BEGIN Provided material

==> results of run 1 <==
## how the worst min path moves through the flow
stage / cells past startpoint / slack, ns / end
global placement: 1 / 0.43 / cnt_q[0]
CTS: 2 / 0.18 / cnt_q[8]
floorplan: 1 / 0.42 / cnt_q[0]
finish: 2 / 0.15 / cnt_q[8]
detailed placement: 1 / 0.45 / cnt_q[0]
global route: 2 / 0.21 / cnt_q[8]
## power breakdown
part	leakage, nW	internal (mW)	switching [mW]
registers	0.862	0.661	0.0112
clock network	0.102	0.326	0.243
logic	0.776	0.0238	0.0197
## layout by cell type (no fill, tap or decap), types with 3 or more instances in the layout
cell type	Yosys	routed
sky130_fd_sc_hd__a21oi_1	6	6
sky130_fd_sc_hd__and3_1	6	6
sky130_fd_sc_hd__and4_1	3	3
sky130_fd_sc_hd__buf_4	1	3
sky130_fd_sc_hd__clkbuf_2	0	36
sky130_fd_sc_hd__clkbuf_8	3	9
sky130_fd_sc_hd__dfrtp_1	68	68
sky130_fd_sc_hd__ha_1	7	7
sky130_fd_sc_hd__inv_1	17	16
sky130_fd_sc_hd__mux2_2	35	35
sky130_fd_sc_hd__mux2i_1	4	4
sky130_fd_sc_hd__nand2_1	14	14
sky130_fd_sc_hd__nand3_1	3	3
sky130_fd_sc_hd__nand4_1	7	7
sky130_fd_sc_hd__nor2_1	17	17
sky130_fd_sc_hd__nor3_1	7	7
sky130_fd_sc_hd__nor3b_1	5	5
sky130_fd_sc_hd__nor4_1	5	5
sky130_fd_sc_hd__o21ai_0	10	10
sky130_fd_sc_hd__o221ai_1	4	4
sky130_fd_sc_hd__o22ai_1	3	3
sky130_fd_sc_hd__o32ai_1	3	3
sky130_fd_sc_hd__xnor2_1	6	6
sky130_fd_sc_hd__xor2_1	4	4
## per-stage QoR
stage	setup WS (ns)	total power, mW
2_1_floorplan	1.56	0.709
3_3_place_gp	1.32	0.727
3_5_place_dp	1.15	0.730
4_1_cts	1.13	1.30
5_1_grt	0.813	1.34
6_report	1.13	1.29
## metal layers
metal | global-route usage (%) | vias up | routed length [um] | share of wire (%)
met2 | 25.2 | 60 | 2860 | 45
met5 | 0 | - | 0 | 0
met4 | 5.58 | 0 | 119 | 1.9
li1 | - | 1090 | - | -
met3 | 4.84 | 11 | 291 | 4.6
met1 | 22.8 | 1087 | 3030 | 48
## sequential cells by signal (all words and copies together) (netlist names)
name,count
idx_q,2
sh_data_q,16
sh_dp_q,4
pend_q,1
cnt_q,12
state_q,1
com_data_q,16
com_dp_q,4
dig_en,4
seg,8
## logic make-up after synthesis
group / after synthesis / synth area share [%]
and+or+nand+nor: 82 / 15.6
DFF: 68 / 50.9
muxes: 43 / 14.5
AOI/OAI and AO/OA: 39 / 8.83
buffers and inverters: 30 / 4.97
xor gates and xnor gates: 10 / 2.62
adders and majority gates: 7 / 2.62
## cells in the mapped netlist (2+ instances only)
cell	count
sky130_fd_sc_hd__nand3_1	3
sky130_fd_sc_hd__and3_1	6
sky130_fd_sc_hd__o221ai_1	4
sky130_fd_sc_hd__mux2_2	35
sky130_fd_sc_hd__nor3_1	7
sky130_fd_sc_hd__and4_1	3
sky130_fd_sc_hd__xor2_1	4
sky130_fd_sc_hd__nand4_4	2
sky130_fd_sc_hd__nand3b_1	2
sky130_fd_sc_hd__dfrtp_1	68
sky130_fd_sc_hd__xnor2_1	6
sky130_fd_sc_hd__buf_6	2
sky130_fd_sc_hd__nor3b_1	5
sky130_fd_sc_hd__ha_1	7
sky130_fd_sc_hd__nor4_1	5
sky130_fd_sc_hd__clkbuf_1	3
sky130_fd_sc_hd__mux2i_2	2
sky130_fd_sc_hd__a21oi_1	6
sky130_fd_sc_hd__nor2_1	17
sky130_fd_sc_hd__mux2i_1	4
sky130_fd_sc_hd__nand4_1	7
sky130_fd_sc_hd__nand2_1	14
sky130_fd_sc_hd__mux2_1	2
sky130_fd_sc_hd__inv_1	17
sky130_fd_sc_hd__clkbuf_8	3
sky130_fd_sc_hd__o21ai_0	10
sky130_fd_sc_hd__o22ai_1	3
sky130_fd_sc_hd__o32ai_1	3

END Provided material

In full and exactly as written, repeat the data.

### Response to the task
==> results of run 1 <==
## how the worst min path moves through the flow
stage / cells past startpoint / slack, ns / end
global placement: 1 / 0.43 / cnt_q[0]
CTS: 2 / 0.18 / cnt_q[8]
floorplan: 1 / 0.42 / cnt_q[0]
finish: 2 / 0.15 / cnt_q[8]
detailed placement: 1 / 0.45 / cnt_q[0]
global route: 2 / 0.21 / cnt_q[8]
## power breakdown
part	leakage, nW	internal (mW)	switching [mW]
registers	0.862	0.661	0.0112
clock network	0.102	0.326	0.243
logic	0.776	0.0238	0.0197
## layout by cell type (no fill, tap or decap), types with 3 or more instances in the layout
cell type	Yosys	routed
sky130_fd_sc_hd__a21oi_1	6	6
sky130_fd_sc_hd__and3_1	6	6
sky130_fd_sc_hd__and4_1	3	3
sky130_fd_sc_hd__buf_4	1	3
sky130_fd_sc_hd__clkbuf_2	0	36
sky130_fd_sc_hd__clkbuf_8	3	9
sky130_fd_sc_hd__dfrtp_1	68	68
sky130_fd_sc_hd__ha_1	7	7
sky130_fd_sc_hd__inv_1	17	16
sky130_fd_sc_hd__mux2_2	35	35
sky130_fd_sc_hd__mux2i_1	4	4
sky130_fd_sc_hd__nand2_1	14	14
sky130_fd_sc_hd__nand3_1	3	3
sky130_fd_sc_hd__nand4_1	7	7
sky130_fd_sc_hd__nor2_1	17	17
sky130_fd_sc_hd__nor3_1	7	7
sky130_fd_sc_hd__nor3b_1	5	5
sky130_fd_sc_hd__nor4_1	5	5
sky130_fd_sc_hd__o21ai_0	10	10
sky130_fd_sc_hd__o221ai_1	4	4
sky130_fd_sc_hd__o22ai_1	3	3
sky130_fd_sc_hd__o32ai_1	3	3
sky130_fd_sc_hd__xnor2_1	6	6
sky130_fd_sc_hd__xor2_1	4	4
## per-stage QoR
stage	setup WS (ns)	total power, mW
2_1_floorplan	1.56	0.709
3_3_place_gp	1.32	0.727
3_5_place_dp	1.15	0.730
4_1_cts	1.13	1.30
5_1_grt	0.813	1.34
6_report	1.13	1.29
## metal layers
metal | global-route usage (%) | vias up | routed length [um] | share of wire (%)
met2 | 25.2 | 60 | 2860 | 45
met5 | 0 | - | 0 | 0
met4 | 5.58 | 0 | 119 | 1.9
li1 | - | 1090 | - | -
met3 | 4.84 | 11 | 291 | 4.6
met1 | 22.8 | 1087 | 3030 | 48
## sequential cells by signal (all words and copies together) (netlist names)
name,count
idx_q,2
sh_data_q,16
sh_dp_q,4
pend_q,1
cnt_q,12
state_q,1
com_data_q,16
com_dp_q,4
dig_en,4
seg,8
## logic make-up after synthesis
group / after synthesis / synth area share [%]
and+or+nand+nor: 82 / 15.6
DFF: 68 / 50.9
muxes: 43 / 14.5
AOI/OAI and AO/OA: 39 / 8.83
buffers and inverters: 30 / 4.97
xor gates and xnor gates: 10 / 2.62
adders and majority gates: 7 / 2.62
## cells in the mapped netlist (2+ instances only)
cell	count
sky130_fd_sc_hd__nand3_1	3
sky130_fd_sc_hd__and3_1	6
sky130_fd_sc_hd__o221ai_1	4
sky130_fd_sc_hd__mux2_2	35
sky130_fd_sc_hd__nor3_1	7
sky130_fd_sc_hd__and4_1	3
sky130_fd_sc_hd__xor2_1	4
sky130_fd_sc_hd__nand4_4	2
sky130_fd_sc_hd__nand3b_1	2
sky130_fd_sc_hd__dfrtp_1	68
sky130_fd_sc_hd__xnor2_1	6
sky130_fd_sc_hd__buf_6	2
sky130_fd_sc_hd__nor3b_1	5
sky130_fd_sc_hd__ha_1	7
sky130_fd_sc_hd__nor4_1	5
sky130_fd_sc_hd__clkbuf_1	3
sky130_fd_sc_hd__mux2i_2	2
sky130_fd_sc_hd__a21oi_1	6
sky130_fd_sc_hd__nor2_1	17
sky130_fd_sc_hd__mux2i_1	4
sky130_fd_sc_hd__nand4_1	7
sky130_fd_sc_hd__nand2_1	14
sky130_fd_sc_hd__mux2_1	2
sky130_fd_sc_hd__inv_1	17
sky130_fd_sc_hd__clkbuf_8	3
sky130_fd_sc_hd__o21ai_0	10
sky130_fd_sc_hd__o22ai_1	3
sky130_fd_sc_hd__o32ai_1	3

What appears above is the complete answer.